------ DATASET ENTRIES
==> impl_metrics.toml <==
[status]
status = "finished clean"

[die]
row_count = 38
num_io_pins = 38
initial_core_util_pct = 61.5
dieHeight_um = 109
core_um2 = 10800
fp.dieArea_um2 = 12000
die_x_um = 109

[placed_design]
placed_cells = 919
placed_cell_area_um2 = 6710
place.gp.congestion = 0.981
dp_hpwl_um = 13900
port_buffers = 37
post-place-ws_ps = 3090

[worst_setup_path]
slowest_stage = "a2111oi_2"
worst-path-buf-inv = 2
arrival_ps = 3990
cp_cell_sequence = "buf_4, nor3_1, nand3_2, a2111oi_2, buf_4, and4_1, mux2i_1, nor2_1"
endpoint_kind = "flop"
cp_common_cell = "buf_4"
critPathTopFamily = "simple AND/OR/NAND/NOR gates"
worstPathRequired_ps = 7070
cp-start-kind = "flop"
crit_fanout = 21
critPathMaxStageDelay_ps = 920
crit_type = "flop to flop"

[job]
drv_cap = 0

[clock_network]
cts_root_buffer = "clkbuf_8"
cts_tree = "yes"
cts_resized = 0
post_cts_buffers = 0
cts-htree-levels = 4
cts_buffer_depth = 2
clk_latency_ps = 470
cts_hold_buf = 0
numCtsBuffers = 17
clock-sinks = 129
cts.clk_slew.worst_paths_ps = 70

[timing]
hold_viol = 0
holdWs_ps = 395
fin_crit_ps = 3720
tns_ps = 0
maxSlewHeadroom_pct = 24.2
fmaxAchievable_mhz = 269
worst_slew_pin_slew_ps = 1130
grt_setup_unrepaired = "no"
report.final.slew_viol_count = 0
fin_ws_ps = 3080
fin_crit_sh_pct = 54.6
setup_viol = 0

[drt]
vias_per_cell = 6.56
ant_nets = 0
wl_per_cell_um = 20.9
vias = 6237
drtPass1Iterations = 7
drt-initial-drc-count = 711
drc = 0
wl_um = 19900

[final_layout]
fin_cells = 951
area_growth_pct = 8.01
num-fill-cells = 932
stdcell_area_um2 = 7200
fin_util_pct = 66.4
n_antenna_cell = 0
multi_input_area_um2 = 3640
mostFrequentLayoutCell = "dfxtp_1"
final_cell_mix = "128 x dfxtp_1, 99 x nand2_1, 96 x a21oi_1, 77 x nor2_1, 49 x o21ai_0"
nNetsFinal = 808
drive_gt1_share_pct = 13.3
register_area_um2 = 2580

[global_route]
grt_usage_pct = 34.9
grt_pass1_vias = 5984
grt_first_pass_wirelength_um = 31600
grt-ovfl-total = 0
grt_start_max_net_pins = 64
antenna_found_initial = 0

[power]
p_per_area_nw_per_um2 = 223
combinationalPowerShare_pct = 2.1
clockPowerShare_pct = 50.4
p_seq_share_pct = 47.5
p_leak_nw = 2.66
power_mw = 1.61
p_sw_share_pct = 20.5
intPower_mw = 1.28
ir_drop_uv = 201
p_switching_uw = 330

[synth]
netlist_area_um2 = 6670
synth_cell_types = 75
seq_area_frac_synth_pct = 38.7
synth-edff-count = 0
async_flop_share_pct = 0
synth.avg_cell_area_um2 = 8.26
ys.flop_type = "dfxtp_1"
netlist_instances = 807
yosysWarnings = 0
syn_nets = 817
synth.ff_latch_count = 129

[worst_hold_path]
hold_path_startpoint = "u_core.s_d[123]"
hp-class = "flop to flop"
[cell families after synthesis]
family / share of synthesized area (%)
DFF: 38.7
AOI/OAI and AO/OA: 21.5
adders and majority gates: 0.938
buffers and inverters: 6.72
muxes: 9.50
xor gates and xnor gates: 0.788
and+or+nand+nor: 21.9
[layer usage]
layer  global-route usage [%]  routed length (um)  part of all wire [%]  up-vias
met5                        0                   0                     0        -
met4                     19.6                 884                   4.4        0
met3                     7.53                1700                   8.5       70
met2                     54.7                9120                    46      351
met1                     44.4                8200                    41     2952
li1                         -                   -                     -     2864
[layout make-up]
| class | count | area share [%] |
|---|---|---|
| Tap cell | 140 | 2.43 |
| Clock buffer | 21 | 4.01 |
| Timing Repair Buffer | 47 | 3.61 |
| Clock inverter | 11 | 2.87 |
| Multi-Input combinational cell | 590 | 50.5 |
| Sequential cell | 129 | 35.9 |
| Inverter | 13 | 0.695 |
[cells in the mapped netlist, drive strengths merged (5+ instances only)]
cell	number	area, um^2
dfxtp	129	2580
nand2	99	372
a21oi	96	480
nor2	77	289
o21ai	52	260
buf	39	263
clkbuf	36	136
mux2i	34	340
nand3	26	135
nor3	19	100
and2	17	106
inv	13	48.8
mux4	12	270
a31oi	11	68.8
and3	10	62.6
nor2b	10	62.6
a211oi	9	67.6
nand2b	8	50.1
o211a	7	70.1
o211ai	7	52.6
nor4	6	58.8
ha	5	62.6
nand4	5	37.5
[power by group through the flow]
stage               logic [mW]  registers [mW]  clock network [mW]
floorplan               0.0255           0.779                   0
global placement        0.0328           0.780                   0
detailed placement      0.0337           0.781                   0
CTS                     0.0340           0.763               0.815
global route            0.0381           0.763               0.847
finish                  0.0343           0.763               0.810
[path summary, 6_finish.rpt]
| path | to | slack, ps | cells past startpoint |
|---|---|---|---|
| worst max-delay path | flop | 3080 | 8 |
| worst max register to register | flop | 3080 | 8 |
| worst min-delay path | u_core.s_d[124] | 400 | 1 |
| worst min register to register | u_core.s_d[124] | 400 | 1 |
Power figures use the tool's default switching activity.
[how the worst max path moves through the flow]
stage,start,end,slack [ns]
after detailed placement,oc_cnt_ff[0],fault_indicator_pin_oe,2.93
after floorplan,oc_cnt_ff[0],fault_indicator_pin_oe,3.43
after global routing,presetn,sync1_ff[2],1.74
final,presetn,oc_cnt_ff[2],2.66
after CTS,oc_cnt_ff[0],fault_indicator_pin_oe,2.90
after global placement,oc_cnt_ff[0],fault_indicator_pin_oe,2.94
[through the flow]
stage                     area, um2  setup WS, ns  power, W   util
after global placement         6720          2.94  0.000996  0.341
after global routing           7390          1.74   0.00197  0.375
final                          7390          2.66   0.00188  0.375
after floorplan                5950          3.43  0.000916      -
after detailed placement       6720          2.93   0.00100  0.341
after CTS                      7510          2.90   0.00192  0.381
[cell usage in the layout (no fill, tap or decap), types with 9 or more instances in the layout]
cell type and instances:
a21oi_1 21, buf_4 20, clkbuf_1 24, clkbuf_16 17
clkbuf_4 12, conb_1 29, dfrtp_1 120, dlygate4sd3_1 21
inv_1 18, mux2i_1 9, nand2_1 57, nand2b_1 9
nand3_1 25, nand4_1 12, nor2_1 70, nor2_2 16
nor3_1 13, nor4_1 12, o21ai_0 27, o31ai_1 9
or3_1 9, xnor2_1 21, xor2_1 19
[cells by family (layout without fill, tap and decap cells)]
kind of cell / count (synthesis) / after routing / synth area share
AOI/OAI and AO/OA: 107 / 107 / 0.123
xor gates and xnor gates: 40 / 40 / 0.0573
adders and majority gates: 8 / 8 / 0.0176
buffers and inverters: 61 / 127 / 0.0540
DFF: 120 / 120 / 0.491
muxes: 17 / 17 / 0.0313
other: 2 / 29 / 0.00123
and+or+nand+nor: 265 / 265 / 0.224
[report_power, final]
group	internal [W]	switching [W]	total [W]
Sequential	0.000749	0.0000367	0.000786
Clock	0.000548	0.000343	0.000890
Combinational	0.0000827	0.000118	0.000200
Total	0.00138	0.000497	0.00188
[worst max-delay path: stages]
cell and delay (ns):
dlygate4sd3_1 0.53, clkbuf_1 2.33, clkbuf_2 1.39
**src/verilog/card_ctrl_pkg.sv**
```systemverilog
package card_ctrl_pkg;

  // Clock and timing figures.
  localparam int CLK_PERIOD_NS = 10;
  localparam int SEQ_T_NS = 25000;           // One sequencer unit T, 64 slow oscillator periods.
  localparam int HALF_T_CYCLES = SEQ_T_NS / CLK_PERIOD_NS / 2;
  localparam int DEBOUNCE_MS = 8;
  localparam int DEBOUNCE_CYCLES = DEBOUNCE_MS * 1000000 / CLK_PERIOD_NS;
  localparam int POR_PULSE_US = 220;
  localparam int POR_PULSE_CYCLES = POR_PULSE_US * 1000 / CLK_PERIOD_NS;
  localparam int TICK_W = 11;
  localparam int DEB_W = 20;
  localparam int POR_W = 16;

  // Sequencer milestones counted in half units of T.
  localparam logic [4:0] ACT_VCC_UP_HALVES = 5'h03;
  localparam logic [4:0] ACT_DATA_HALVES = 5'h08;
  localparam logic [4:0] ACT_RESET_HALVES = 5'h0e;
  localparam logic [4:0] DEACT_CLK_HALVES = 5'h01;
  localparam logic [4:0] DEACT_DATA_HALVES = 5'h02;
  localparam logic [4:0] DEACT_VCC_HALVES = 5'h03;
  localparam logic [4:0] DEACT_DONE_HALVES = 5'h04;

  // Card supply level codes.
  localparam logic [1:0] VCC_3V = 2'h0;
  localparam logic [1:0] VCC_5V = 2'h1;
  localparam logic [1:0] VCC_1V8 = 2'h2;

  // Register map, byte addresses, and reset values.
  localparam logic [7:0] CONTROL_ADDR = 8'h00;
  localparam logic [7:0] STATUS_ADDR = 8'h04;
  localparam int CTRL_ENABLE_BIT = 0;
  localparam int CTRL_FORCE_OFF_BIT = 1;
  localparam logic [1:0] CONTROL_RESET = 2'h1;
  localparam int ST_STATE_LSB = 0;
  localparam int ST_PRESENT_BIT = 3;
  localparam int ST_FAULT_BIT = 4;
  localparam int ST_VCC_LSB = 5;
  localparam int ST_READY_BIT = 7;
  localparam int ST_STOP_BIT = 8;
  localparam int ST_PHASE_LSB = 9;

  // Sequencer states.
  typedef enum logic [2:0] {
    ST_HOLD = 3'b000,
    ST_IDLE = 3'b001,
    ST_ACTIVATE = 3'b010,
    ST_ACTIVE = 3'b011,
    ST_DEACTIVATE = 3'b100
  } seq_state_type;

endpackage

```
**src/verilog/card_clock_if.sv**
```systemverilog
`timescale 1ns/1ps
interface card_clock_if;
  logic [1:0] divide_sel;
  logic ref_level;
  logic run;
  logic card_clock;
  modport control (output divide_sel, output ref_level, output run, input card_clock);
  modport divider (input divide_sel, input ref_level, input run, output card_clock);
endinterface

```
**src/verilog/card_interface_ctrl.sv**
```systemverilog
`timescale 1ns/1ps
// Notes on behaviour
// [RULE1] Card clock is reference clock divided 1/2/4/8.
// [RULE2] Select 00=/8, 01=/4, 11=/2, 10=/1.
// [RULE3] Voltage select high gives 5V, low 3V.
// [RULE4] Low-voltage select forces 1.8V operation.
// [RULE5] Two presence inputs, active low and high.
// [RULE6] Status follows presence after 8ms debounce.
// [RULE7] Session request low starts activation.
// [RULE8] Status output is active-low, pulled up.
// [RULE9] Hold inactive until supply valid plus pulse.
// [RULE10] Supply drop runs the deactivation sequence.
// [RULE11] Low-idle variant needs external reference clock.
// [RULE12] Activation: data at 4T, clock/reset at 7T.
// [RULE13] Deactivation: reset, clock, data, supply stepwise.
// [RULE14] Stop mode when request and selects high.
// [RULE15] Host keeps voltage selects stable during session.
module card_interface_ctrl
  import card_ctrl_pkg::*;
#(
  parameter int POR_CYCLES = POR_PULSE_CYCLES,
  parameter int DEBOUNCE_TIME_CYCLES = DEBOUNCE_CYCLES
) (
  input wire logic hclk, // System clock, 100 MHz.
  input wire logic hresetn, // Asynchronous reset, active low.
  input wire logic clk_en, // Freezes all state while low.
  input wire logic hsel, // Slave select.
  input wire logic [31:0] haddr, // Byte address.
  input wire logic [1:0] htrans, // Transfer type.
  input wire logic hwrite, // Write when high.
  input wire logic [2:0] hsize, // Transfer size, word only.
  input wire logic [31:0] hwdata, // Write data.
  input wire logic hready, // Bus ready.
  output logic hreadyout, // Slave ready.
  output logic hresp, // Response, always OKAY.
  output logic [31:0] hrdata, // Read data.
  input wire logic reference_clock_input, // Reference clock level, sampled.
  input wire logic clock_divider_select_a, // Divider select, first bit.
  input wire logic clock_divider_select_b, // Divider select, second bit.
  input wire logic card_voltage_select, // High 5V, low 3V.
  input wire logic low_voltage_card_select, // High forces 1.8V.
  input wire logic session_request_n, // Session request, active low.
  input wire logic host_card_reset, // Host card reset level.
  input wire logic presence_low_n, // Card presence, active low.
  input wire logic presence_high, // Card presence, active high.
  input wire logic supply_valid, // Host supply monitor, high when valid.
  output logic card_clock, // Card clock.
  output logic card_reset, // Card reset.
  output logic card_vcc_enable, // Card supply on.
  output logic [1:0] card_vcc_level, // Card supply level code.
  output logic data_line_enable, // Card data lines enabled, else pulled low.
  output logic osc_fast, // Sequencer oscillator at high rate.
  output logic stop_mode, // Stop mode.
  output logic status_out, // Status pin drive level, always low.
  output logic status_oe // Status pin drive enable, high when asserted.
);

  generate
    if (POR_CYCLES < 1 || POR_CYCLES >= (1 << POR_W)) begin : g_bad_por
      $error("POR_CYCLES out of range");
    end
    if (DEBOUNCE_TIME_CYCLES < 1 || DEBOUNCE_TIME_CYCLES >= (1 << DEB_W)) begin : g_bad_deb
      $error("DEBOUNCE_TIME_CYCLES out of range");
    end
  endgenerate

  localparam logic [POR_W-1:0] POR_LAST = POR_W'(POR_CYCLES - 1);
  localparam logic [DEB_W-1:0] DEB_LAST = DEB_W'(DEBOUNCE_TIME_CYCLES - 1);
  localparam logic [TICK_W-1:0] TICK_LAST = TICK_W'(HALF_T_CYCLES - 1);

  typedef struct packed {
    seq_state_type state;
    logic [POR_W-1:0] por_count;
    logic ready;
    logic [DEB_W-1:0] deb_count;
    logic present;
    logic [TICK_W-1:0] tick;
    logic [4:0] phase;
    logic [1:0] vlevel;
    logic fault;
    logic clk_early;
    logic [1:0] control;
    logic bus_write;
    logic [7:0] bus_addr;
    logic [31:0] rdata;
  } ctrl_state_type;

  ctrl_state_type r_reg;
  ctrl_state_type r_next;
  card_clock_if clk_link ();

  logic raw_present;
  logic in_act;
  logic in_active;
  logic in_deact;
  logic stop_now;
  logic leave;
  logic addr_phase;

  // Word match on the low address byte, used by both read and write paths.
  function automatic logic reg_hit(input logic [7:0] addr, input logic [7:0] target);
    reg_hit = (addr[7:2] == target[7:2]);
  endfunction

  ////////////////////////////////////////////////////////////////////////////////
  // Decoded state.

  assign raw_present = !presence_low_n || presence_high; // [RULE5]
  assign in_act = (r_reg.state == ST_ACTIVATE);
  assign in_active = (r_reg.state == ST_ACTIVE);
  assign in_deact = (r_reg.state == ST_DEACTIVATE);
  assign stop_now = session_request_n && card_voltage_select && low_voltage_card_select; // [RULE14]
  assign leave = session_request_n || !supply_valid || !r_reg.present || r_reg.control[CTRL_FORCE_OFF_BIT];
  assign addr_phase = hsel && htrans[1] && hready;

  ////////////////////////////////////////////////////////////////////////////////
  // Next state.

  // Power-on hold, debounce, sequencer and register file.
  always_comb begin
    r_next = r_reg;
    // Supply monitor and internal reset pulse.
    if (!supply_valid) begin
      r_next.por_count = '0;
      r_next.ready = 1'b0; // [RULE9]
    end else if (!r_reg.ready) begin
      if (r_reg.por_count == POR_LAST) begin
        r_next.ready = 1'b1; // [RULE9]
      end else begin
        r_next.por_count = r_reg.por_count + 1'b1;
      end
    end
    // Presence debounce: a change must persist for the whole time.
    if (raw_present == r_reg.present) begin
      r_next.deb_count = '0;
    end else if (r_reg.deb_count == DEB_LAST) begin
      r_next.deb_count = '0;
      r_next.present = raw_present; // [RULE6]
    end else begin
      r_next.deb_count = r_reg.deb_count + 1'b1;
    end
    // Half-T timebase runs only inside the sequences.
    if (in_act || in_deact) begin
      if (r_reg.tick == TICK_LAST) begin
        r_next.tick = '0;
        r_next.phase = r_reg.phase + 5'h1;
      end else begin
        r_next.tick = r_reg.tick + 1'b1;
      end
    end
    if (in_act && r_reg.phase >= ACT_DATA_HALVES && !host_card_reset) begin
      r_next.clk_early = 1'b1;
    end
    case (r_reg.state)
      ST_HOLD: begin
        if (r_reg.ready) begin
          r_next.state = ST_IDLE;
        end
      end
      ST_IDLE: begin
        r_next.clk_early = 1'b0;
        if (!r_reg.ready) begin
          r_next.state = ST_HOLD; // [RULE9]
        end else if (!session_request_n && r_reg.present && r_reg.control[CTRL_ENABLE_BIT]) begin // [RULE7]
          r_next.state = ST_ACTIVATE;
          r_next.tick = '0;
          r_next.phase = 5'h0;
          r_next.fault = 1'b0;
          // Level is taken once here and held for the session. [RULE15]
          r_next.vlevel = low_voltage_card_select ? VCC_1V8 : (card_voltage_select ? VCC_5V : VCC_3V); // [RULE3] [RULE4]
        end
      end
      ST_ACTIVATE, ST_ACTIVE: begin
        if (leave) begin
          r_next.state = ST_DEACTIVATE; // [RULE10] [RULE13]
          r_next.tick = '0;
          r_next.phase = 5'h0;
          r_next.fault = !r_reg.present;
        end else if (in_act && r_reg.phase == ACT_RESET_HALVES) begin
          r_next.state = ST_ACTIVE; // [RULE12]
        end
      end
      ST_DEACTIVATE: begin
        if (r_reg.phase == DEACT_DONE_HALVES) begin
          r_next.state = ST_IDLE;
        end
      end
      default: r_next.state = ST_HOLD;
    endcase
    // Bus: address phase captured, write applied in the data phase.
    r_next.bus_write = addr_phase && hwrite;
    if (addr_phase) begin
      r_next.bus_addr = haddr[7:0];
    end
    if (r_reg.bus_write && reg_hit(r_reg.bus_addr, CONTROL_ADDR)) begin
      r_next.control = hwdata[1:0];
    end
    if (addr_phase && !hwrite) begin
      r_next.rdata = 32'h0;
      if (reg_hit(haddr[7:0], CONTROL_ADDR)) begin
        r_next.rdata[1:0] = r_reg.control;
      end else if (reg_hit(haddr[7:0], STATUS_ADDR)) begin
        r_next.rdata[ST_STATE_LSB +: 3] = r_reg.state;
        r_next.rdata[ST_PRESENT_BIT] = r_reg.present;
        r_next.rdata[ST_FAULT_BIT] = r_reg.fault;
        r_next.rdata[ST_VCC_LSB +: 2] = r_reg.vlevel;
        r_next.rdata[ST_READY_BIT] = r_reg.ready;
        r_next.rdata[ST_STOP_BIT] = stop_mode;
        r_next.rdata[ST_PHASE_LSB +: 5] = r_reg.phase;
      end
    end
  end

  ////////////////////////////////////////////////////////////////////////////////
  // State register.

  // All state advances only while the clock enable is high.
  always_ff @(posedge hclk or negedge hresetn) begin
    if (!hresetn) begin
      r_reg <= '0;
      r_reg.state <= ST_HOLD;
      r_reg.control <= CONTROL_RESET;
      r_reg.vlevel <= VCC_3V;
    end else if (clk_en) begin
      r_reg <= r_next;
    end
  end

  ////////////////////////////////////////////////////////////////////////////////
  // Card side outputs.

  // Clock runs from 7T, or from 4T once the host holds card reset low, until 0.5T into deactivation.
  assign clk_link.run = in_active || (in_act && (r_reg.phase == ACT_RESET_HALVES || r_reg.clk_early))
                        || (in_deact && r_reg.phase < DEACT_CLK_HALVES); // [RULE12] [RULE13]
  assign clk_link.divide_sel = {clock_divider_select_a, clock_divider_select_b};
  assign clk_link.ref_level = reference_clock_input;

  card_clock_divider u_divider (
    .hclk(hclk),
    .hresetn(hresetn),
    .clk_en(clk_en),
    .link(clk_link.divider)
  );

  // Contacts stay low outside a session, which also covers the power-on hold.
  assign card_clock = clk_link.card_clock; // [RULE1]
  assign card_reset = in_active && host_card_reset; // [RULE12] [RULE13]
  assign card_vcc_enable = in_act || in_active || (in_deact && r_reg.phase < DEACT_VCC_HALVES); // [RULE13]
  assign card_vcc_level = r_reg.vlevel;
  assign data_line_enable = (in_act && r_reg.phase >= ACT_DATA_HALVES) || in_active
                            || (in_deact && r_reg.phase < DEACT_DATA_HALVES); // [RULE12] [RULE13]
  assign osc_fast = in_act || in_active || in_deact; // [RULE12]
  assign stop_mode = stop_now && (r_reg.state == ST_IDLE || r_reg.state == ST_HOLD); // [RULE14]

  ////////////////////////////////////////////////////////////////////////////////
  // Host side outputs.

  // Open-drain status: pulled low for no card or a session lost to card removal.
  assign status_out = 1'b0;
  assign status_oe = !r_reg.present || r_reg.fault; // [RULE6] [RULE8]
  assign hreadyout = 1'b1;
  assign hresp = 1'b0;
  assign hrdata = r_reg.rdata;

endmodule

```
**src/verilog/card_clock_divider.sv**
```systemverilog
`timescale 1ns/1ps
module card_clock_divider (
  input wire logic hclk, // System clock.
  input wire logic hresetn, // Asynchronous reset, active low.
  input wire logic clk_en, // Freezes all state while low.
  card_clock_if.divider link // Select, reference level and run request in, card clock out.
);

  typedef struct packed {
    logic ref_prev;
    logic [2:0] count;
    logic clk;
  } div_state_type;

  div_state_type r_reg;
  div_state_type r_next;

  // Reference edges to wait between card clock toggles: 8, 4, 2 or 1, so 4, 2, 1 or half a reference period.
  function automatic logic [2:0] toggle_limit(input logic [1:0] sel);
    case (sel)
      2'b00: toggle_limit = 3'h7;
      2'b01: toggle_limit = 3'h3;
      2'b11: toggle_limit = 3'h1;
      2'b10: toggle_limit = 3'h0;
      default: toggle_limit = 3'h7;
    endcase
  endfunction

  // Toggling only on reference edges keeps every half period whole when the select changes.
  always_comb begin
    r_next = r_reg;
    r_next.ref_prev = link.ref_level;
    if (!link.run) begin
      r_next.count = 3'h0;
      r_next.clk = 1'b0;
    end else if (link.ref_level != r_reg.ref_prev) begin
      if (r_reg.count >= toggle_limit(link.divide_sel)) begin // [RULE1] [RULE2]
        r_next.count = 3'h0;
        r_next.clk = ~r_reg.clk;
      end else begin
        r_next.count = r_reg.count + 3'h1;
      end
    end
  end

  // State register.
  always_ff @(posedge hclk or negedge hresetn) begin
    if (!hresetn) begin
      r_reg <= '0;
    end else if (clk_en) begin
      r_reg <= r_next;
    end
  end

  assign link.card_clock = r_reg.clk;

endmodule

```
------------
§ WHAT TO WORK ON: Would you output, from the records above, exactly the run of lines that starts at the line containing "and+or+nand+nor: 21.9" and ends at the line containing "21 | 4.01 |", and only that run?

§ EXERCISE OUTPUT:
and+or+nand+nor: 21.9
[layer usage]
layer  global-route usage [%]  routed length (um)  part of all wire [%]  up-vias
met5                        0                   0                     0        -
met4                     19.6                 884                   4.4        0
met3                     7.53                1700                   8.5       70
met2                     54.7                9120                    46      351
met1                     44.4                8200                    41     2952
li1                         -                   -                     -     2864
[layout make-up]
| class | count | area share [%] |
|---|---|---|
| Tap cell | 140 | 2.43 |
| Clock buffer | 21 | 4.01 |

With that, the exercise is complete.